◆ Problem statement: Search the records below for the word "final" and show every line where it occurs.

____________

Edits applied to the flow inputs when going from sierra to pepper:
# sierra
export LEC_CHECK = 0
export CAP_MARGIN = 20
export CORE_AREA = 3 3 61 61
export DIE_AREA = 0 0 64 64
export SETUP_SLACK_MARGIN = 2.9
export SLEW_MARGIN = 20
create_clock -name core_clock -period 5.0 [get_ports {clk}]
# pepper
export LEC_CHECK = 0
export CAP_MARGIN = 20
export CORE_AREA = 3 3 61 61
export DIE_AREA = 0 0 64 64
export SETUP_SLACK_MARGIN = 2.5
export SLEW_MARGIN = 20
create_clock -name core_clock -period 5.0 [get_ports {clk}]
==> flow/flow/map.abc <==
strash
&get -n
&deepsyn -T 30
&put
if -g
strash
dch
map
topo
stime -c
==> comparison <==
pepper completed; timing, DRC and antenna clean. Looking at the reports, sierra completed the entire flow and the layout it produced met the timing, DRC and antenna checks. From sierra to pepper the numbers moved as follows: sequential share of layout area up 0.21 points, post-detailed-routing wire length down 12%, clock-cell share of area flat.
Background: an optimization exercise with open tools, aiming at small area, a short achievable clock period and few clock cycles. Do not read the settings as production practice.
The RTL was checked by simulation tests, not by an equivalence proof against the original design.
Power and IR drop assume default switching activity.

**flow/design.v**
```verilog
`timescale 1ns / 1ps
module iterative_divider (
    input  wire [16:0] t_in,
    input  wire        a_in,
    input  wire [15:0] v,
    input  wire        mask,       
    input  wire [6:0]  wx,
    input  wire [6:0]  wy,
    input  wire [16:0] accx_in,
    input  wire        satx_in,
    input  wire [15:0] accy_in,
    input  wire        saty_in,
    output wire [16:0] t_out,
    output wire [16:0] accx_out,
    output wire        satx_out,
    output wire [15:0] accy_out,
    output wire        saty_out
);
    wire [17:0] u  = {t_in, a_in};
    wire [18:0] v1 = {3'b0, v};
    wire [18:0] v2 = {2'b0, v, 1'b0};
    wire [18:0] e1 = {1'b0, u} - v1;
    wire [18:0] e2 = {1'b0, u} - v2;
    wire [18:0] na = ~v1;
    wire [18:0] nb = ~v2;
    wire [18:0] uu = {1'b0, u};
    wire [18:0] cs_s = uu ^ na ^ nb;
    wire [18:0] cs_c = {(uu[17:0] & na[17:0]) | (uu[17:0] & nb[17:0]) | (na[17:0] & nb[17:0]), 1'b0};
    wire [18:0] e3 = cs_s + cs_c + 19'd2;
    wire g1 = ~e1[18];
    wire g2 = ~e2[18];
    wire g3 = ~e3[18];
    wire s3 = g3;
    wire s2 = g2 & ~g3;
    wire s1 = g1 & ~g2;
    wire s0 = ~g1;
    wire [15:0] r = ({16{s3}} & e3[15:0]) | ({16{s2}} & e2[15:0]) |
                    ({16{s1}} & e1[15:0]) | ({16{s0}} & u[15:0]);
    assign t_out = {r, 1'b0};
    wire m = ~mask;
    horner4 #(.W(17)) hx (
        .acc(accx_in), .sat(satx_in), .w(wx),
        .s0(s0 | mask), .s1(s1 & m), .s2(s2 & m), .s3(s3 & m),
        .acc_out(accx_out), .sat_out(satx_out));
    horner4 #(.W(16)) hy (
        .acc(accy_in), .sat(saty_in), .w(wy),
        .s0(s0 | mask), .s1(s1 & m), .s2(s2 & m), .s3(s3 & m),
        .acc_out(accy_out), .sat_out(saty_out));
endmodule
module horner4 #(
    parameter W = 17
) (
    input  wire [W-1:0] acc,
    input  wire         sat,
    input  wire [6:0]   w,
    input  wire         s0, s1, s2, s3,
    output wire [W-1:0] acc_out,
    output wire         sat_out
);
    localparam H = W - 7;                     
    wire [8:0]   w1 = {2'b0, w};
    wire [8:0]   w2 = {1'b0, w, 1'b0};
    wire [8:0]   w3 = w1 + w2;
    wire [7:0]   l1 = {1'b0, acc[6:0]} + {3'b0, w1[8:2]};
    wire [7:0]   l2 = {1'b0, acc[6:0]} + {2'b0, w2[8:2]};
    wire [7:0]   l3 = {1'b0, acc[6:0]} + {1'b0, w3[8:2]};
    wire [H-1:0] hi  = acc[W-1:7];
    wire [H-1:0] hi1 = hi + 1'b1;
    wire top = |hi[H-1:H-2];
    wire all1 = &hi[H-3:0];
    wire [W-1:0] c0 = {hi[H-3:0], acc[6:0], 2'b00};
    wire [W-1:0] c1 = {l1[7] ? hi1[H-3:0] : hi[H-3:0], l1[6:0], w1[1:0]};
    wire [W-1:0] c2 = {l2[7] ? hi1[H-3:0] : hi[H-3:0], l2[6:0], w2[1:0]};
    wire [W-1:0] c3 = {l3[7] ? hi1[H-3:0] : hi[H-3:0], l3[6:0], w3[1:0]};
    assign acc_out = ({W{s0}} & c0) | ({W{s1}} & c1) | ({W{s2}} & c2) | ({W{s3}} & c3);
    assign sat_out = sat | top | (all1 & ((s1 & l1[7]) | (s2 & l2[7]) | (s3 & l3[7])));
endmodule
`timescale 1ns / 1ps
module physics_engine #(
    parameter SCREEN_WIDTH = 320,
    parameter SCREEN_HEIGHT = 240
    ) (
    input  wire        clk,
    input  wire        resetn,
    input  wire        fire,
    input  wire [15:0] axi_Z_dist,
    input  wire [15:0] axi_arrow_vel,
    input  wire [7:0]  wind_x_in,
    input  wire [7:0]  wind_y_in,
    input  wire [8:0]  aim_x,
    input  wire [7:0]  aim_y,
    output wire        result_valid,
    output reg [8:0]   land_x,
    output reg [7:0]   land_y
);
    function [19:0] norm16;      
        input [15:0] x;
        reg   [15:0] y;
        reg   [3:0]  n;
        begin
            y = x; n = 4'd0;
            if (y[15:8] == 8'd0) begin y = {y[7:0], 8'd0};  n[3] = 1'b1; end
            if (y[15:12] == 4'd0) begin y = {y[11:0], 4'd0}; n[2] = 1'b1; end
            if (y[15:14] == 2'd0) begin y = {y[13:0], 2'd0}; n[1] = 1'b1; end
            if (y[15] == 1'b0)    begin y = {y[14:0], 1'b0}; n[0] = 1'b1; end
            norm16 = {n, y};
        end
    endfunction
    function [4:0] bitlen;
        input [16:0] x;
        integer i;
        begin
            bitlen = 5'd0;
            for (i = 0; i < 17; i = i + 1)
                if (x[i]) bitlen = i + 1;
        end
    endfunction
    wire [19:0] nz = norm16(axi_Z_dist);
    wire [19:0] nv = norm16(axi_arrow_vel);
    wire [5:0]  s  = 6'd8 + {2'b0, nv[19:16]} - {2'b0, nz[19:16]};
    wire        zero_q = ~nv[15] | ~nz[15] | s[5];
    reg         busy;        
    reg         fin;         
    reg  [3:0]  cnt;         
    reg  [16:0] t;
    reg         a;
    reg  [14:0] vn;          
    reg  [6:0]  wxm, wym;
    reg         wxn, wyn;
    reg  [8:0]  ax;
    reg  [7:0]  ay;
    reg  [16:0] accx;
    reg  [15:0] accy;
    reg         satx, saty;
    wire [16:0] t_nx;
    wire [16:0] accx_nx;
    wire [15:0] accy_nx;
    wire        satx_nx, saty_nx;
    iterative_divider core (
        .t_in(t), .a_in(a), .v({1'b1, vn}), .mask(cnt[3]), .wx(wxm), .wy(wym),
        .accx_in(accx), .satx_in(satx), .accy_in(accy), .saty_in(saty),
        .t_out(t_nx), .accx_out(accx_nx), .satx_out(satx_nx),
        .accy_out(accy_nx), .saty_out(saty_nx));
    function [3:0] jpos_x;       
        input [8:0] a;
        begin
            jpos_x = (a <= 9'd64)  ? 4'd9 : (a <= 9'd192) ? 4'd8 :
                     (a <= 9'd256) ? 4'd7 : (a <= 9'd288) ? 4'd6 :
                     (a <= 9'd304) ? 4'd5 : (a <= 9'd312) ? 4'd4 :
                     (a <= 9'd316) ? 4'd3 : (a <= 9'd318) ? 4'd2 : 4'd1;
        end
    endfunction
    function [3:0] jpos_y;       
        input [7:0] a;
        begin
            jpos_y = (a <= 8'd112) ? 4'd8 : (a <= 8'd176) ? 4'd7 :
                     (a <= 8'd208) ? 4'd6 : (a <= 8'd224) ? 4'd5 :
                     (a <= 8'd232) ? 4'd4 : (a <= 8'd236) ? 4'd3 :
                     (a <= 8'd238) ? 4'd2 : 4'd1;
        end
    endfunction
    wire [3:0] jx = wxn ? bitlen({8'd0, ax}) : jpos_x(ax);
    wire [3:0] jy = wyn ? bitlen({9'd0, ay}) : jpos_y(ay);
    wire d0x = (wxm == 7'd0);
    wire d0y = (wym == 7'd0);
    wire d0x_in = (wind_x_in[6:0] == 7'd0);
    wire d0y_in = (wind_y_in[6:0] == 7'd0);
    wire [5:0] fx = {2'b0, jx} + 6'd22 - {1'b0, cnt, 1'b0};
    wire [5:0] fy = {2'b0, jy} + 6'd22 - {1'b0, cnt, 1'b0};
    reg  [16:0] mkx;
    reg  [15:0] mky;
    integer i;
    always @* begin
        for (i = 0; i < 17; i = i + 1) mkx[i] = (fx <= i + 16);
        for (i = 0; i < 16; i = i + 1) mky[i] = (fy <= i + 16);
    end
    wire big_x = satx | (|(accx & mkx));
    wire big_y = saty | (|(accy & mky));
    wire det_x = d0x | big_x;
    wire det_y = d0y | big_y;
    reg  done;
    always @(posedge clk) begin
        if (!resetn)
            done <= 1'b0;
        else if (fire)
            done <= d0x_in & d0y_in;
        else
            done <= busy & ~done & det_x & det_y;
    end
    assign result_valid = fin | (busy & done);
    wire [10:0] qx = wxn ? {2'b0, ax} - {2'b0, accx[16:8]} : {2'b0, ax} + {2'b0, accx[16:8]};
    wire [9:0]  qy = wyn ? {2'b0, ay} - {2'b0, accy[15:8]} : {2'b0, ay} + {2'b0, accy[15:8]};
    wire x_lo = wxn & (satx | qx[10]);
    wire x_hi = ~x_lo & ((~wxn & satx) | qx >= SCREEN_WIDTH);
    wire y_lo = wyn & (saty | qy[9]);
    wire y_hi = ~y_lo & ((~wyn & saty) | qy >= SCREEN_HEIGHT);
    always @* begin
        land_x = x_lo ? 9'd0 : x_hi ? SCREEN_WIDTH - 1 : qx[8:0];
        land_y = y_lo ? 8'd0 : y_hi ? SCREEN_HEIGHT - 1 : qy[7:0];
    end
    always @(posedge clk) begin
        if (!resetn) begin
            busy <= 1'b0;
            fin  <= 1'b0;
        end else if (fire) begin
            busy <= ~zero_q;
            fin  <= zero_q;
        end else begin
            busy <= busy & ~done & (cnt != 4'd0);
            fin  <= busy & ~done & (cnt == 4'd0);
        end
    end
    always @(posedge clk) begin
        if (fire) begin
            vn   <= nv[14:0];
            wxm  <= wind_x_in[6:0];
            wym  <= wind_y_in[6:0];
            wxn  <= wind_x_in[7];
            wyn  <= wind_y_in[7];
            ax   <= aim_x;
            ay   <= aim_y;
        end
    end
    always @(posedge clk) begin
        if (fire) begin
            t    <= s[0] ? {1'b0, nz[15:0]} : {2'b0, nz[15:1]};
            a    <= ~s[0] & nz[0];
            cnt  <= s[4:1];
            accx <= 17'd0;
            accy <= 16'd0;
            satx <= 1'b0;
            saty <= 1'b0;
        end else begin
            t    <= t_nx;
            a    <= 1'b0;
            cnt  <= cnt - 4'd1;
            accx <= accx_nx;
            accy <= accy_nx;
            satx <= satx_nx | big_x;
            saty <= saty_nx | big_y;
        end
    end
endmodule
```
**flow/run.sh**
```bash
#!/bin/bash
# synth_recipe.tcl (not shown) runs the flow's synth.tcl, then flattens the netlist and writes it again
# the make line also repeats each setting of config.mk as NAME=value (left out here)
make -C /OpenROAD-flow-scripts/flow DESIGN_CONFIG=/design/flow/config.mk WORK_HOME=/design/flow/orfs CLKGATE_MAP_FILE= SYNTH_SCRIPT=/design/flow/synth_recipe.tcl finish
```
**flow/config.mk**
```make
export PLATFORM = sky130hd
export DESIGN_NAME = physics_engine
export DESIGN_NICKNAME = physics_engine
export VERILOG_FILES = /design/flow/design.v
export SDC_FILE = /design/flow/constraint.sdc
export NUM_CORES = 4
export LEC_CHECK = 0
export ABC_CLOCK_PERIOD_IN_PS = 3500
export CAP_MARGIN = 20
export CORE_MARGIN = 2
export CORE_UTILIZATION = 40
export SETUP_SLACK_MARGIN = 1.5
export SLEW_MARGIN = 20
```
**flow/constraint.sdc**
```tcl
create_clock -name core_clock -period 6.0 [get_ports {clk}]
set_input_delay 1.2000 -clock core_clock [delete_from_list [all_inputs] [get_ports {clk}]]
set_output_delay 1.2000 -clock core_clock [all_outputs]
set_load 0.01 [all_outputs]
```
==> notes.md <==
==> sequential cells by signal, indices dropped and copies added (netlist names), 4 cells and up <==
signal	count
accx	17
t	17
accy	16
vn	15
ax	9
ay	8
wxm	7
wym	7
cnt	4
==> cells by family after synthesis <==
kind of cell    share of synthesized area
compound gates                     0.2614
xor+xnor                          0.05844
fa+ha+maj                          0.2167
buf+inv                           0.05028
flops                              0.1938
mux                               0.03862
simple gates                       0.1808
==> final timing paths <==
kind                            slack [ps]  depth (start not counted)        end
worst max-delay path                  1420                         17  land_x[4]
worst min-delay path                   540                          2       t[1]
worst max register to register        1480                         18       done
worst min register to register         540                          2       t[1]
==> metrics by stage <==
stage	utilization	setup slack, ps
after CTS	0.4699	1398
after detailed placement	0.4469	484.6
final	0.4824	1417
after floorplan	-	1674
after global placement	0.4469	559.5
after global routing	0.4824	1270
==> final cells by class <==
class                   count  area share
well taps                 448     0.03465
repair buffers            165     0.08910
flip-flops and latches    108      0.1646
inverters                 127     0.03040
multi-input cells        1390      0.6610
clock inverters             5    0.003945
clock buffers              11     0.01632
==> repair_timing <==
item,4_1_cts,5_1_grt
pin swaps,22,26
endpoints found under the setup margin,60,65
gates resized for setup,97,69
gates cloned,0,0
buffers inserted,29,33
==> power breakdown <==
part | internal [uW] | switching, uW | leakage, uW
sequential | 943 | 278 | 0.000970
clock | 366 | 318 | 0.000163
combinational | 2460 | 3120 | 0.00580
total | 3770 | 3720 | 0.00693
Background: an optimization exercise with open tools, aiming at small area. Do not read the settings as production practice.
RTL that was checked went through simulation tests only; none was proved equivalent to the original.
No functional check of the RTL was part of run 3.
No run shown here takes its clock network from TritonCTS; it comes from the design's own scripts or RTL.
The flow treats the clock pin as an ideal source. Dropping or thinning the clock tree relies on that and would not hold on a real chip.
Power and IR drop assume default switching activity.

<file path="design/flow/design.v">
module Task3(
	input [7:0] X0,
	input [7:0] X1,
	input [7:0] X2,
	input [7:0] X3,
	input [7:0] A0,
	input [7:0] A1,
	input [7:0] A2,
	input [7:0] A3,
	input clk,
	input rst,
	input enable,
	output ready,
	output valid,
	output [17:0] result
);
reg rdy, vld;
reg [2:0] c;
reg [7:0] a0, a1, a2, a3;
reg [7:1] xs0, xs1, xs2, xs3;
reg rb;
reg [9:0] h;
assign ready = rdy;
assign valid = vld;
wire prelast = (c == 3'd6);
wire last = (c == 3'd7);
always @(posedge clk) begin
	if (rst) begin
		rdy <= 1'b1;
		vld <= 1'b0;
	end else begin
		rdy <= rdy ? ~enable : last;
		vld <= ~rdy & last;
	end
	c <= (rdy | rst) ? 3'd1 : c + 3'd1;
end
wire [7:0] ma0 = rdy ? A0 : a1;
wire [7:0] ma1 = rdy ? A1 : a2;
wire [7:0] ma2 = rdy ? A2 : a3;
wire [7:0] ma3 = rdy ? A3 : a0;
wire b0 = rdy ? X0[0] : xs1[1];
wire b1 = rdy ? X1[0] : xs2[1];
wire b2 = rdy ? X2[0] : xs3[1];
wire b3 = rdy ? X3[0] : xs0[1];
wire [9:0] nhin = rdy ? 10'h1ff : h;
wire [7:0] npp0 = {ma0[7] & b0, ~(ma0[6:0] & {7{b0}})};
wire [7:0] npp1 = {ma1[7] & b1, ~(ma1[6:0] & {7{b1}})};
wire [7:0] npp2 = {ma2[7] & b2, ~(ma2[6:0] & {7{b2}})};
wire [7:0] npp3 = {ma3[7] & b3, ~(ma3[6:0] & {7{b3}})};
wire s1;
wire c2;
wire s3;
wire c4;
wire s5;
wire c6;
wire s7;
wire c8;
wire s9;
wire c10;
wire s11;
wire c12;
wire s13;
wire c14;
wire s15;
wire c16;
wire s17;
wire c18;
wire s19;
wire c20;
wire s21;
wire c22;
wire s23;
wire c24;
wire s25;
wire c26;
wire s27;
wire c28;
wire s29;
wire c30;
wire s31;
wire c32;
wire s33;
wire c34;
wire s35;
wire c36;
wire s37;
wire c38;
wire s39;
wire c40;
wire s41;
wire c42;
wire s43;
wire c44;
wire s45;
wire c46;
wire s47;
wire c48;
wire s49;
wire c50;
wire s51;
wire c52;
wire s53;
wire c54;
wire s55;
wire c56;
wire s57;
wire c58;
wire s59;
wire c60;
wire s61;
wire c62;
wire s63;
wire c64;
wire [10:0] ns;    
assign s1 = nhin[0] ^ npp0[0] ^ npp1[0];
assign c2 = (nhin[0] & npp0[0]) | (nhin[0] & npp1[0]) | (npp0[0] & npp1[0]);
assign s3 = npp2[0] ^ npp3[0] ^ s1;
assign c4 = (npp2[0] & npp3[0]) | (npp2[0] & s1) | (npp3[0] & s1);
assign s5 = nhin[1] ^ npp0[1] ^ npp1[1];
assign c6 = (nhin[1] & npp0[1]) | (nhin[1] & npp1[1]) | (npp0[1] & npp1[1]);
assign s7 = npp2[1] ^ npp3[1] ^ c2;
assign c8 = (npp2[1] & npp3[1]) | (npp2[1] & c2) | (npp3[1] & c2);
assign s9 = s5 ^ c4 ^ s7;
assign c10 = (s5 & c4) | (s5 & s7) | (c4 & s7);
assign s11 = nhin[2] ^ npp0[2] ^ npp1[2];
assign c12 = (nhin[2] & npp0[2]) | (nhin[2] & npp1[2]) | (npp0[2] & npp1[2]);
assign s13 = npp2[2] ^ npp3[2] ^ c6;
assign c14 = (npp2[2] & npp3[2]) | (npp2[2] & c6) | (npp3[2] & c6);
assign s15 = s11 ^ c8 ^ s13;
assign c16 = (s11 & c8) | (s11 & s13) | (c8 & s13);
assign s17 = ~(c10 ^ s15);
assign c18 = c10 | s15;
assign s19 = nhin[3] ^ npp0[3] ^ npp1[3];
assign c20 = (nhin[3] & npp0[3]) | (nhin[3] & npp1[3]) | (npp0[3] & npp1[3]);
assign s21 = npp2[3] ^ npp3[3] ^ c12;
assign c22 = (npp2[3] & npp3[3]) | (npp2[3] & c12) | (npp3[3] & c12);
assign s23 = s19 ^ c14 ^ s21;
assign c24 = (s19 & c14) | (s19 & s21) | (c14 & s21);
assign s25 = c16 ^ s23 ^ c18;
assign c26 = (c16 & s23) | (c16 & c18) | (s23 & c18);
assign s27 = nhin[4] ^ npp0[4] ^ npp1[4];
assign c28 = (nhin[4] & npp0[4]) | (nhin[4] & npp1[4]) | (npp0[4] & npp1[4]);
assign s29 = npp2[4] ^ npp3[4] ^ c20;
assign c30 = (npp2[4] & npp3[4]) | (npp2[4] & c20) | (npp3[4] & c20);
assign s31 = s27 ^ c22 ^ s29;
assign c32 = (s27 & c22) | (s27 & s29) | (c22 & s29);
assign s33 = c24 ^ s31 ^ c26;
assign c34 = (c24 & s31) | (c24 & c26) | (s31 & c26);
assign s35 = nhin[5] ^ npp0[5] ^ npp1[5];
assign c36 = (nhin[5] & npp0[5]) | (nhin[5] & npp1[5]) | (npp0[5] & npp1[5]);
assign s37 = npp2[5] ^ npp3[5] ^ c28;
assign c38 = (npp2[5] & npp3[5]) | (npp2[5] & c28) | (npp3[5] & c28);
assign s39 = s35 ^ c30 ^ s37;
assign c40 = (s35 & c30) | (s35 & s37) | (c30 & s37);
assign s41 = c32 ^ s39 ^ c34;
assign c42 = (c32 & s39) | (c32 & c34) | (s39 & c34);
assign s43 = nhin[6] ^ npp0[6] ^ npp1[6];
assign c44 = (nhin[6] & npp0[6]) | (nhin[6] & npp1[6]) | (npp0[6] & npp1[6]);
assign s45 = npp2[6] ^ npp3[6] ^ c36;
assign c46 = (npp2[6] & npp3[6]) | (npp2[6] & c36) | (npp3[6] & c36);
assign s47 = s43 ^ c38 ^ s45;
assign c48 = (s43 & c38) | (s43 & s45) | (c38 & s45);
assign s49 = c40 ^ s47 ^ c42;
assign c50 = (c40 & s47) | (c40 & c42) | (s47 & c42);
assign s51 = nhin[7] ^ npp0[7] ^ npp1[7];
assign c52 = (nhin[7] & npp0[7]) | (nhin[7] & npp1[7]) | (npp0[7] & npp1[7]);
assign s53 = npp2[7] ^ npp3[7] ^ c44;
assign c54 = (npp2[7] & npp3[7]) | (npp2[7] & c44) | (npp3[7] & c44);
assign s55 = s51 ^ c46 ^ s53;
assign c56 = (s51 & c46) | (s51 & s53) | (c46 & s53);
assign s57 = c48 ^ s55 ^ c50;
assign c58 = (c48 & s55) | (c48 & c50) | (s55 & c50);
assign s59 = nhin[8] ^ c52 ^ c54;
assign c60 = (nhin[8] & c52) | (nhin[8] & c54) | (c52 & c54);
assign s61 = c56 ^ s59 ^ c58;
assign c62 = (c56 & s59) | (c56 & c58) | (s59 & c58);
assign s63 = nhin[9] ^ c60 ^ c62;
assign c64 = (nhin[9] & c60) | (nhin[9] & c62) | (c60 & c62);
assign ns = {c64, s63, s61, s57, s49, s41, s33, s25, s17, s9, s3};
wire [9:0] hnext = ns[10:1] ^ {prelast | last, {9{prelast}}};
wire rbit = ns[0] ^ ~last;
always @(posedge clk) begin
	a0 <= ma0; a1 <= ma1; a2 <= ma2; a3 <= ma3;
	if (rdy) begin
		xs0 <= X0[7:1]; xs1 <= X1[7:1]; xs2 <= X2[7:1]; xs3 <= X3[7:1];
	end else begin
		xs0 <= {rb, xs1[7:2]};
		xs1 <= {X1[7], xs2[7:2]};
		xs2 <= {X2[7], xs3[7:2]};
		xs3 <= {X3[7], xs0[7:2]};
	end
	rb <= rbit;
	h <= hnext;
end
assign result = {h, rb, xs0[7], xs3[6], xs2[5], xs1[4], xs0[3], xs3[2], xs2[1]};
endmodule
</file>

____________

◆ Worked solution:
==> final timing paths <==
final	0.4824	1417
==> final cells by class <==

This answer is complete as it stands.